Case Study

PEI Food Production Shipping Optimization: 13.1% Cost Reduction with Maintained Service Levels

INDUSTRY

Food Production

Location

Prince Edward Island

Platform Before

None (UPS Direct Account)

Platform After

ShipStation

Carriers Before

UPS (Direct Relationship)

Carriers After

Canpar, FedEx, Purolator

Total Savings

13.1% (projected)

Implementation Time

Pending (dependent on UPS relationship transition)

Why Food Production Businesses Struggle with Shipping Costs

Canadian food producers face mounting financial pressure from transportation costs that directly impact their bottom line. Transportation represents a major expenditure, accounting for up to 11% of total production costs in manufacturing sectors¹. For food producers seeking international markets, the burden intensifies—over 54% of Canadian export value faces transportation charges of 10% or more at the border¹.

The food subsector spent an average of $0.67 on materials and supplies for every dollar of revenue generated in 2022, one of the highest ratios among all manufacturing sectors². This category includes shipping charges by common carriers, confirming that significant logistics costs are embedded within these already high expense ratios².

"We've built strong carrier relationships over the years, but loyalty shouldn't mean paying more than we need to for comparable service."

Specific Food Production Shipping Challenges

Food businesses face unique obstacles that amplify standard shipping complexities:

  • Inflationary pressure impact: Food price increases reached 11.4% in September 2022, driven partly by higher transportation costs and supply chain disruptions³
  • Fuel surcharge volatility: Weekly-adjusted surcharges add significant unpredictable costs, with domestic parcel surcharges reaching 20.50%⁴
  • Dimensional weight penalties: Many food products requiring protective packaging face calculated dimensional weights 25% higher than actual weight⁵
  • Cold chain requirements: Temperature-controlled logistics market projected to grow from $13.08 billion to $17.15 billion by 2030⁶
  • Geographic coverage challenges: Canada’s vast distances result in transit times up to 55 hours for fresh produce, compared to 4 hours in Belgium⁷
  • Cross-border complexity: 80% of Canadian food exports go to the US, requiring navigation of complex regulatory requirements⁸

The Challenge: PEI Food Production Company

This established PEI food production company had built strong operational relationships with UPS through a direct account. However, their loyalty to a single carrier created both cost and operational vulnerabilities that limited their competitive positioning.

Core problems:

  • Single carrier dependency: Complete reliance on UPS for all shipments eliminated competitive pricing leverage
  • Volume-based pricing concerns: Fear that diversifying volume to other carriers would trigger UPS rate increases
  • Relationship-driven decisions: Account manager relationships influencing logistics strategy over pure economics
  • Limited negotiating power: Lack of competitive alternatives reducing ability to secure optimal rates
  • Cost transparency gaps: No benchmarking against other carrier options to validate current pricing

Like many businesses with established carrier relationships, they faced the strategic challenge of balancing loyalty against financial optimization.
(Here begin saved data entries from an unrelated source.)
[config.mk]
export PLATFORM = sky130hd
export DESIGN_NAME = dual_fifo_wr_arb
export DESIGN_NICKNAME = d
export VERILOG_FILES = /design/src/rtl/dual_fifo_pkg.sv /design/src/rtl/dual_issue_rr_pick.sv /design/src/rtl/dual_fifo_wr_arb.sv
export SDC_FILE = /design/constraint.sdc
export NUM_CORES = 1
export LEC_CHECK = 0
export CAP_MARGIN = 20
export CORE_MARGIN = 5
export CORE_UTILIZATION = 22
export CTS_CLUSTER_SIZE = 8
export DETAILED_ROUTE_END_ITERATION = 8
export HOLD_SLACK_MARGIN = 0.15
export PLACE_DENSITY = 0.95
export SYNTH_ARGS = -nofsm -noshare
export SYNTH_HDL_FRONTEND = slang
export SYNTH_SLANG_ARGS = --single-unit
[constraint.sdc]
create_clock -name clk_i -period 4.73 [get_ports clk_i]
set_input_delay 0.946 -clock clk_i [delete_from_list [all_inputs] [get_ports clk_i]]
set_output_delay 0.946 -clock clk_i [all_outputs]
set_load 0.05 [all_outputs]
Their shipping costs were consuming a significant portion of revenue, typical for food producers but representing opportunity for improvement through diversified carrier strategy.
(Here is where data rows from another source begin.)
`src/rtl/twos_to_signmag_pkg.sv`:
```
// twos_to_signmag_pkg: shared state encoding, default width and counter sizing
package twos_to_signmag_pkg;
   localparam int DEF_WIDTH = 4;
   typedef enum logic [1:0] {
      IDLE  = 2'd0,
      SHIFT = 2'd1,
      DONE  = 2'd2
   } state_t;
   function automatic int cnt_width(input int width);
      return $clog2(width);
   endfunction
endpackage

```
`src/rtl/twos_to_signmag_if.sv`:
```
// twos_to_signmag_if: operand/result handshake bundle between producer, converter and consumer
interface twos_to_signmag_if
   import twos_to_signmag_pkg::*;
#(
   parameter int WIDTH = DEF_WIDTH
);
   logic [WIDTH-1:0] in_data;
   logic             in_valid;
   logic             in_ready;
   logic             out_sign;
   logic [WIDTH-1:0] out_mag;
   logic             out_valid;
   logic             out_ready;
   logic             busy;
   modport master (
      output in_data, in_valid, out_ready,
      input  in_ready, out_sign, out_mag, out_valid, busy
   );
   modport slave (
      input  in_data, in_valid, out_ready,
      output in_ready, out_sign, out_mag, out_valid, busy
   );
endinterface

```
`src/rtl/twos_to_signmag_serial_negate_cell.sv`:
```
// serial_negate_cell: bit-serial copy-until-first-one-then-invert stage
module serial_negate_cell (
   input  logic clk,
   input  logic reset,
   input  logic clear,
   input  logic en,
   input  logic invert_en,
   input  logic b,
   output logic o
);
   logic seen_one;
   always_ff @(posedge clk) begin
      if (reset || clear) seen_one <= 1'b0;
      else if (en && invert_en) seen_one <= seen_one | b;
   end
   assign o = b ^ (invert_en & seen_one);
endmodule

```
`src/rtl/twos_to_signmag.sv`:
```
// twos_to_signmag: bit-serial two's-complement to sign/magnitude converter, LSB first
module twos_to_signmag
   import twos_to_signmag_pkg::*;
#(
   parameter int WIDTH = DEF_WIDTH
) (
   input logic clk,
   input logic reset,
   twos_to_signmag_if.slave bus
);
   localparam int CW = cnt_width(WIDTH);
   state_t           state;
   logic [WIDTH-1:0] shift_reg;
   logic [WIDTH-1:0] mag_r;
   logic             sign_r;
   logic [CW-1:0]    cnt;
   logic             o;
   logic             accept;
   assign accept = (state == IDLE) && bus.in_valid;
   serial_negate_cell u_cell (
      .clk       (clk),
      .reset     (reset),
      .clear     (accept),
      .en        (state == SHIFT),
      .invert_en (sign_r),
      .b         (shift_reg[0]),
      .o         (o)
   );
   always_ff @(posedge clk) begin
      if (reset) begin
         state     <= IDLE;
         shift_reg <= '0;
         mag_r     <= '0;
         sign_r    <= 1'b0;
         cnt       <= '0;
      end else begin
         case (state)
            IDLE: if (bus.in_valid) begin
               shift_reg <= bus.in_data;
               sign_r    <= bus.in_data[WIDTH-1];
               cnt       <= '0;
               state     <= SHIFT;
            end
            SHIFT: begin
               mag_r     <= {o, mag_r[WIDTH-1:1]};
               shift_reg <= shift_reg >> 1;
               cnt       <= cnt + 1'b1;
               state     <= (cnt == CW'(WIDTH - 1)) ? DONE : SHIFT;
            end
            DONE: state <= bus.out_ready ? IDLE : DONE;
            default: state <= IDLE;
         endcase
      end
   end
   // Results are only visible in DONE; mag_r holds partial data while shifting.
   assign bus.in_ready  = state == IDLE;
   assign bus.out_valid = state == DONE;
   assign bus.busy      = state != IDLE;
   assign bus.out_sign  = (state == DONE) & sign_r;
   assign bus.out_mag   = (state == DONE) ? mag_r : '0;
endmodule
```
`src/flat_wrapper.sv`:
```
// flat-port wrapper written by rule: the top's interface ports become plain ports
module twos_to_signmag_flat import twos_to_signmag_pkg::*;
#(
   parameter int WIDTH = DEF_WIDTH
)
  (clk, reset, bus_in_data, bus_in_valid, bus_out_ready, bus_in_ready, bus_out_sign, bus_out_mag, bus_out_valid, bus_busy);
  twos_to_signmag_if #(.WIDTH(WIDTH)) bus_i ();
  input logic clk;
  input logic reset;
  input wire logic [$bits(bus_i.in_data)-1:0] bus_in_data;
  input wire logic [$bits(bus_i.in_valid)-1:0] bus_in_valid;
  input wire logic [$bits(bus_i.out_ready)-1:0] bus_out_ready;
  output wire logic [$bits(bus_i.in_ready)-1:0] bus_in_ready;
  output wire logic [$bits(bus_i.out_sign)-1:0] bus_out_sign;
  output wire logic [$bits(bus_i.out_mag)-1:0] bus_out_mag;
  output wire logic [$bits(bus_i.out_valid)-1:0] bus_out_valid;
  output wire logic [$bits(bus_i.busy)-1:0] bus_busy;
  assign bus_i.in_data = bus_in_data;
  assign bus_i.in_valid = bus_in_valid;
  assign bus_i.out_ready = bus_out_ready;
  assign bus_in_ready = bus_i.in_ready;
  assign bus_out_sign = bus_i.out_sign;
  assign bus_out_mag = bus_i.out_mag;
  assign bus_out_valid = bus_i.out_valid;
  assign bus_busy = bus_i.busy;
  twos_to_signmag #(.WIDTH(WIDTH)) u_core (.clk(clk), .reset(reset), .bus(bus_i));
endmodule
```
`config.mk`:
```
export PLATFORM = sky130hd
export DESIGN_NAME = twos_to_signmag_flat
export DESIGN_NICKNAME = d
export VERILOG_FILES = /design/src/rtl/twos_to_signmag_pkg.sv /design/src/rtl/twos_to_signmag_if.sv /design/src/rtl/twos_to_signmag_serial_negate_cell.sv /design/src/rtl/twos_to_signmag.sv /design/src/flat_wrapper.sv
export SDC_FILE = /design/constraint.sdc
export NUM_CORES = 1
export LEC_CHECK = 0
export ABC_AREA = 1
export ABC_CLOCK_PERIOD_IN_PS = 1100
export CAP_MARGIN = 20
export CORE_MARGIN = 8
export CORE_UTILIZATION = 47
export CTS_CLUSTER_SIZE = 10
export DETAILED_ROUTE_END_ITERATION = 10
export PLACE_DENSITY_LB_ADDON = 0.05
export RECOVER_POWER = 50
export SYNTH_ARGS = -nofsm -noshare
export SYNTH_HDL_FRONTEND = slang
export SYNTH_SLANG_ARGS = --single-unit
```
`constraint.sdc`:
```
create_clock -name clk -period 1.1 [get_ports clk]
set_input_delay 0.22 -clock clk [delete_from_list [all_inputs] [get_ports clk]]
set_output_delay 0.22 -clock clk [all_outputs]
set_load 0.03 [all_outputs]
```
### Yosys cells after proc, flatten, opt, wreduce, memory -nomap -nowiden

Index checks and enable logic that the tools add are counted.

* add/sub/neg operators: 1
* eq/ne operators: 4
* multiplexer cells: 9
* bitwise gates (word level): 4
* reductions and logical operators: 8

Operators by type and width (number)
* 2-bit 2-to-1 mux: 4
* 4-bit 2-to-1 mux: 2
* 4-bit case mux with 2 select lines: 1
* 2-bit case mux with 3 select lines: 1
* 2-bit equality test (second input constant): 2
* 2-bit case mux with 2 select lines: 1
* 2-bit AND reduction: 2
* 2-bit nonzero test: 2
* 2-bit by 1-bit adder with 2-bit output (second input constant): 1
* 1-bit bitwise AND: 2
* 2-bit by 1-bit equality test with 1-bit output (second input constant): 1
* 1-bit logical AND: 2
* 2-bit logical NOT: 1
* 2-bit != test (second input constant): 1
* 1-bit logical OR: 1
* 1-bit OR: 1
* 1-bit XOR: 1

* register bits: 14
* input bits: 8
* output and inout port bits: 8
* word-level logic and storage cells: 32

### Depth between registers and ports, before layout

* depth after elaboration: 3
* depth in mapped cells: 7
* mapped depth without buffers: 6

### By module

A second synthesis with hierarchy kept.

* cell total of the unflattened synthesis: 95
* area total of the unflattened synthesis: 670.6 um2

By module, submodules not included
* twos_to_signmag: times used 1, cells an instance 88, area each 614.3 um2, sequential area each 260.2 um2
* serial_negate_cell: times used 1, cells an instance 7, area each 56.3 um2, sequential area each 20.0 um2

### Least setup slack after synthesis

Ideal clock, no wire load.

* kind: reg2out
* start point: reg u_core.state[0]
* end point: out bus_out_mag[0]
* data arrival time: 1534 ps
* required time: 880 ps
* slack: -654 ps
* cell stages (with the launch flop): 5
* buffers on the path: 1
* cells stage by stage: dfxtp_1 -> buf_6 -> nor2_1 -> inv_1 -> nor2_1

* word-level cells in the longest chain between the ends: 2

RTL lines
* start, declared: line twos_to_signmag.sv:12 `state_t state;`
* start signal, assigned: line twos_to_signmag.sv:48 `state <= (cnt == CW'(WIDTH - 1)) ? DONE : SHIFT;`
* start signal, assigned: line twos_to_signmag.sv:50 `DONE: state <= bus.out_ready ? IDLE : DONE;`
* 2-bit equality test
* via bus_out_valid: line flat_wrapper.sv:16 `output wire logic [$bits(bus_i.out_valid)-1:0] bus_out_valid;`
* 4-bit 2-to-1 mux: line twos_to_signmag.sv:60 `assign bus.out_mag = (state == DONE) ? mag_r : '0;`
* end, declared: line flat_wrapper.sv:15 `output wire logic [$bits(bus_i.out_mag)-1:0] bus_out_mag;`

The timed path passes the listed nets, and every way through them passes these cells.

### Worst setup path in the final report

* start point: reg u_core.state[1]
* end point: out bus_out_mag[1]

* word-level cells in the longest chain between the ends: 2

RTL lines (line)
* 2-bit equality test: twos_to_signmag.sv:60
* 4-bit 2-to-1 mux: twos_to_signmag.sv:60

Every way passes these cells.

==> metrics.md <==
| Metric | Value |
|---|---|
| Final #Nets | `around 140` |
| Failing checks | `negative setup slack` |
| IO buf count | `15` |
| Placed Cells | `around 140` |
| CP arrival | `roughly 1.2 ns` |
| Synthesis-to-finish area growth | `51.35%` |
| Die area | `2971 µm²` |
| Maximum clock path buffer count | `2` |
| Slew @ Worst Pin | `0.4180 ns` |
| Number of global-route vias before repair | `just under 600` |
| Max_cap viols | `0` |
| Initial DRC count | `20` |
| Post-detailed-route count of antenna-violating nets | `0` |
| Finished Layout Cells | `147` |
| Area leader, netlist | `dfxtp_1` |
| Fin area | `roughly 1100 µm²` |
| Root Buffer | `clkbuf_4` |
| Synth warn | `0` |
| CP Cell Sequence | `inv_4 -> nor2_4 -> inv_1 -> nor2_4 -> buf_4` |
| Cells after synthesis | `around 100` |
| Fin Hold WS | `around 0.47 ns` |
| Dpl hpwl | `approximately 1.2 mm` |
| CP bufs+invs | `3` |
| Routed len/inst | `around 11 µm` |
| I/O pins | `16` |
| Initial Util | `0.4793` |
| # setup viols final | `8` |
| Slowest CP cell | `dfxtp_2` |
| Worst path required time | `a little under 0.9 ns` |
| Util after Layout | `0.7255` |
| Crit-path leading delay family | `buffers and inverters` |
| CTS tree | `built` |
| Layout cells sized above 1 | `0.3511` |
| Area share of the largest cell type after synthesis | `0.4022` |
| Distinct cell type count after synthesis | `17` |
| Placed Area | `932.1 µm²` |
| Overall routing resource usage | `0.1184` |
| Worst hold path type | `register to register` |
| Synthesized area per cell | `slightly below 7 µm²` |
| Num CTS Buffers | `3` |
| Drt drc | `0` |
| Critical path class | `register to primary output` |
| Power Density | `between 1000 and 1500 nW/µm²` |
| Register area | `282.8 µm²` |
| Fin. max-slew vios | `0` |
| CTS H-Tree Depth | `1` |
| Outcome | `finished, violations left` |
| Largest net degree at the start of global routing | `13` |
| Crit-path max FO | `5` |
| Wirelength, routed | `between 1.5 and 2 mm` |
| Synthesized cell area | `696.9 µm²` |
| Maximum VDD drop | `0.7240 mV` |
| Yosys reg bits | `14` |
| Hold Fails Final Rpt | `0` |
| Cell mode on critical path | `nor2_4` |
| GPL Wtd Cong | `between 0.7 and 0.8` |
| Multi-input logic area | `around 400 µm²` |
| Worst setup SP type | `register` |
| FMAX | `slightly below 700 MHz` |
| Clock transition at the registers of the reported paths | `approximately 0.070 ns` |
| CP peak stage delay | `~0.34 ns` |
| Area of the core | `approximately 1500 µm²` |
| Final setup margin | `-0.3415 ns` |
| Critical Path Sink Type | `primary output` |
| RSZ-0062 raised after global routing | `true` |
| Global route overflow | `0` |
| Vias per cell | `4.810` |
| # rows | `14` |
| CTS Sinks | `14` |
| Die height | `about 55 µm` |
| Global-route wire length before repair | `approximately 2.6 mm` |
| Overall power | `1.123 mW` |
| Syn Nets | `approximately 110` |
| Setup TNS | `-2.393 ns` |
| Final Cycle Share | `1.310` |
| Synth top area cells | `dfxtp_1 (40%), nand2_1 (12%), nor2_1 (10%), inv_1 (8.6%), nand3_1 (5.7%)` |
| Min Tclk post-route | `1.441 ns` |
| DR vias | `between 700 and 800` |
| Initial antenna violation count | `0` |
| Relative max-transition margin | `0.7210` |
| Sequential-to-total area share from yosys stat | `0.4022` |
| Die width | `~55 µm` |
| P_leak | `around 0.47 nW` |
| DP Worst Slack | `-0.1770 ns` |
| Fillers | `about 120` |
| Clk_skew | `0.008047 ns` |
| Total iterations of the first detailed-routing run | `4` |
| Worst skew pair latency | `0.28 ns` |
| Number of diodes | `0` |
[final timing paths]
kind | from | endpoint | slack [ns] | cells past startpoint
max | u_core.state[1]$_SDFFE_PP0P_ | bus_out_mag[1] | -0.34 | 5
min | u_core.cnt[1]$_SDFFE_PP0P_ | u_core.cnt[1]$_SDFFE_PP0P_ | 0.47 | 2
max reg2reg | u_core.state[0]$_SDFFE_PP0P_ | u_core.shift_reg[0]$_SDFFE_PP0P_ | 0.02 | 6
min reg2reg | u_core.cnt[1]$_SDFFE_PP0P_ | u_core.cnt[1]$_SDFFE_PP0P_ | 0.47 | 2
[worst reg2reg max path, stage by stage, from the launching register on]
cell,delay [ns]
dfxtp_2,0.34
buf_6,0.12
buf_12,0.13
o21ai_4,0.21
nand2_1,0.08
nand2_1,0.06
nor2_1,0.05
[synth_stat cells]
cell type and n:
buf_6 2, inv_1 16, a21oi_2 1, a21oi_1 5, ha_1 1, buf_2 1
nand2_4 1, inv_4 1, dfxtp_1 14, o21ai_4 1, nand3_1 8, nand2_2 3
inv_2 1, nor2_1 19, nor2_2 2, o21ai_0 4, nand2_1 22
[area by class of cell]
class | count | area share
inverter | 18 | 0.06643
sequential | 14 | 0.2681
multi-input combinational | 69 | 0.3832
tap | 16 | 0.01898
clock buffer | 3 | 0.02135
timing repair buffer | 27 | 0.2420
[power by group]
part           internal (mW)  leakage, nW  switching [mW]  total, mW
logic                  0.127        0.345           0.145      0.271
clock network          0.127       0.0138           0.158      0.285
registers              0.544        0.116          0.0231      0.567
[metal layers]
| metal | global-route usage | up-vias | wire, µm |
|---|---|---|---|
| met1 | 0.1402 | 315 | 734 |
| li1 | - | 372 | - |
| met5 | 0 | - | 0 |
| met4 | 0.04918 | 0 | 17 |
| met3 | 0.05163 | 3 | 133 |
| met2 | 0.1832 | 17 | 737 |
[logic make-up (layout without fill, tap and decap cells)]
| group | after synthesis | in the layout | synth area share |
|---|---|---|---|
| flip-flops | 14 | 14 | 0.4022 |
| buffers and inverters | 21 | 48 | 0.1400 |
| AO/OA/AOI/OAI | 11 | 12 | 0.1005 |
| adder cells (fa/ha/maj) | 1 | 1 | 0.01795 |
| AND/OR/NAND/NOR | 55 | 56 | 0.3393 |
[placed cells by master, fill, tap and decap left out, types with 4 or more instances in the layout]
cell type / instances
nand2_1: 21
inv_1: 15
nor2_1: 13
buf_4: 13
dfxtp_1: 12
nand3_1: 8
clkdlybuf4s50_1: 7
nor2_4: 6
buf_6: 6
a21oi_1: 4
o21ai_0: 4
[repair_timing]
item                       in CTS  in global routing
setup endpoints to repair       9                 19
buffers inserted                3                  1
hold buffers                    0                  0
cloned                          0                  2
resized for setup              13                  4
pin swaps                       3                  5
Power figures use the tool's default switching activity.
"We knew we were probably paying more than necessary, but switching carriers felt like too big a risk without knowing what alternatives were actually available."
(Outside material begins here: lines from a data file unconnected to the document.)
==> config.mk <==
export PLATFORM = sky130hd
export DESIGN_NAME = axi4_ddr_tester
export DESIGN_NICKNAME = d
export VERILOG_FILES = /design/src/rtl/types_amba_pkg.sv /design/src/rtl/types_ddr_tester_pkg.sv /design/src/rtl/axi4_ddr_tester.sv
export SDC_FILE = /design/constraint.sdc
export NUM_CORES = 1
export LEC_CHECK = 0
export ABC_AREA = 1
export CORE_MARGIN = 2
export CORE_UTILIZATION = 54
export DETAILED_ROUTE_END_ITERATION = 6
export PLACE_DENSITY = 0.92
export REMOVE_ABC_BUFFERS = 1
export SLEW_MARGIN = 20
export SYNTH_ARGS = -nofsm -noshare
export SYNTH_HDL_FRONTEND = slang
export SYNTH_SLANG_ARGS = --single-unit
==> constraint.sdc <==
create_clock -name i_clk -period 8.9 [get_ports i_clk]
set_clock_uncertainty 0.2 [all_clocks]
set_input_delay 1.78 -clock i_clk [delete_from_list [all_inputs] [get_ports i_clk]]
set_output_delay 1.78 -clock i_clk [all_outputs]
set_load 0.05 [all_outputs]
The Solution: Multi-Carrier Platform Strategy

Our analysis revealed significant savings potential through strategic carrier diversification while maintaining comparable service levels. The recommended approach utilized ShipStation’s automation capabilities to manage multiple carrier relationships efficiently, reducing dependency on any single provider.

What Changed

  • Platform migration to ShipStation: Automated carrier selection based on destination, weight, and service requirements
  • Multi-carrier strategy: Integration with Canpar, FedEx, and Purolator alongside existing UPS relationship
  • Automated routing rules: Custom logic to optimize carrier selection while maintaining service standards
  • Preserved UPS relationship: Maintained existing account for specific routes or service requirements
  • Transparent cost comparison: Real-time rate shopping across all carriers for informed decision-making

Volume optimization: Strategic allocation to maximize rates across carrier portfolio

Measurable Results

Financial Impact

Operational

Customer Experience

Food Production Industry Context

Market Trends

Canada’s food production sector faces increasing pressure from both rising costs and growing e-commerce demand. The Canadian Food eCommerce market is expected to generate $2.12 billion in revenue in 2024, with anticipated annual growth rates between 5% and 10%⁹. This growth coincides with persistent inflationary pressures affecting the entire supply chain.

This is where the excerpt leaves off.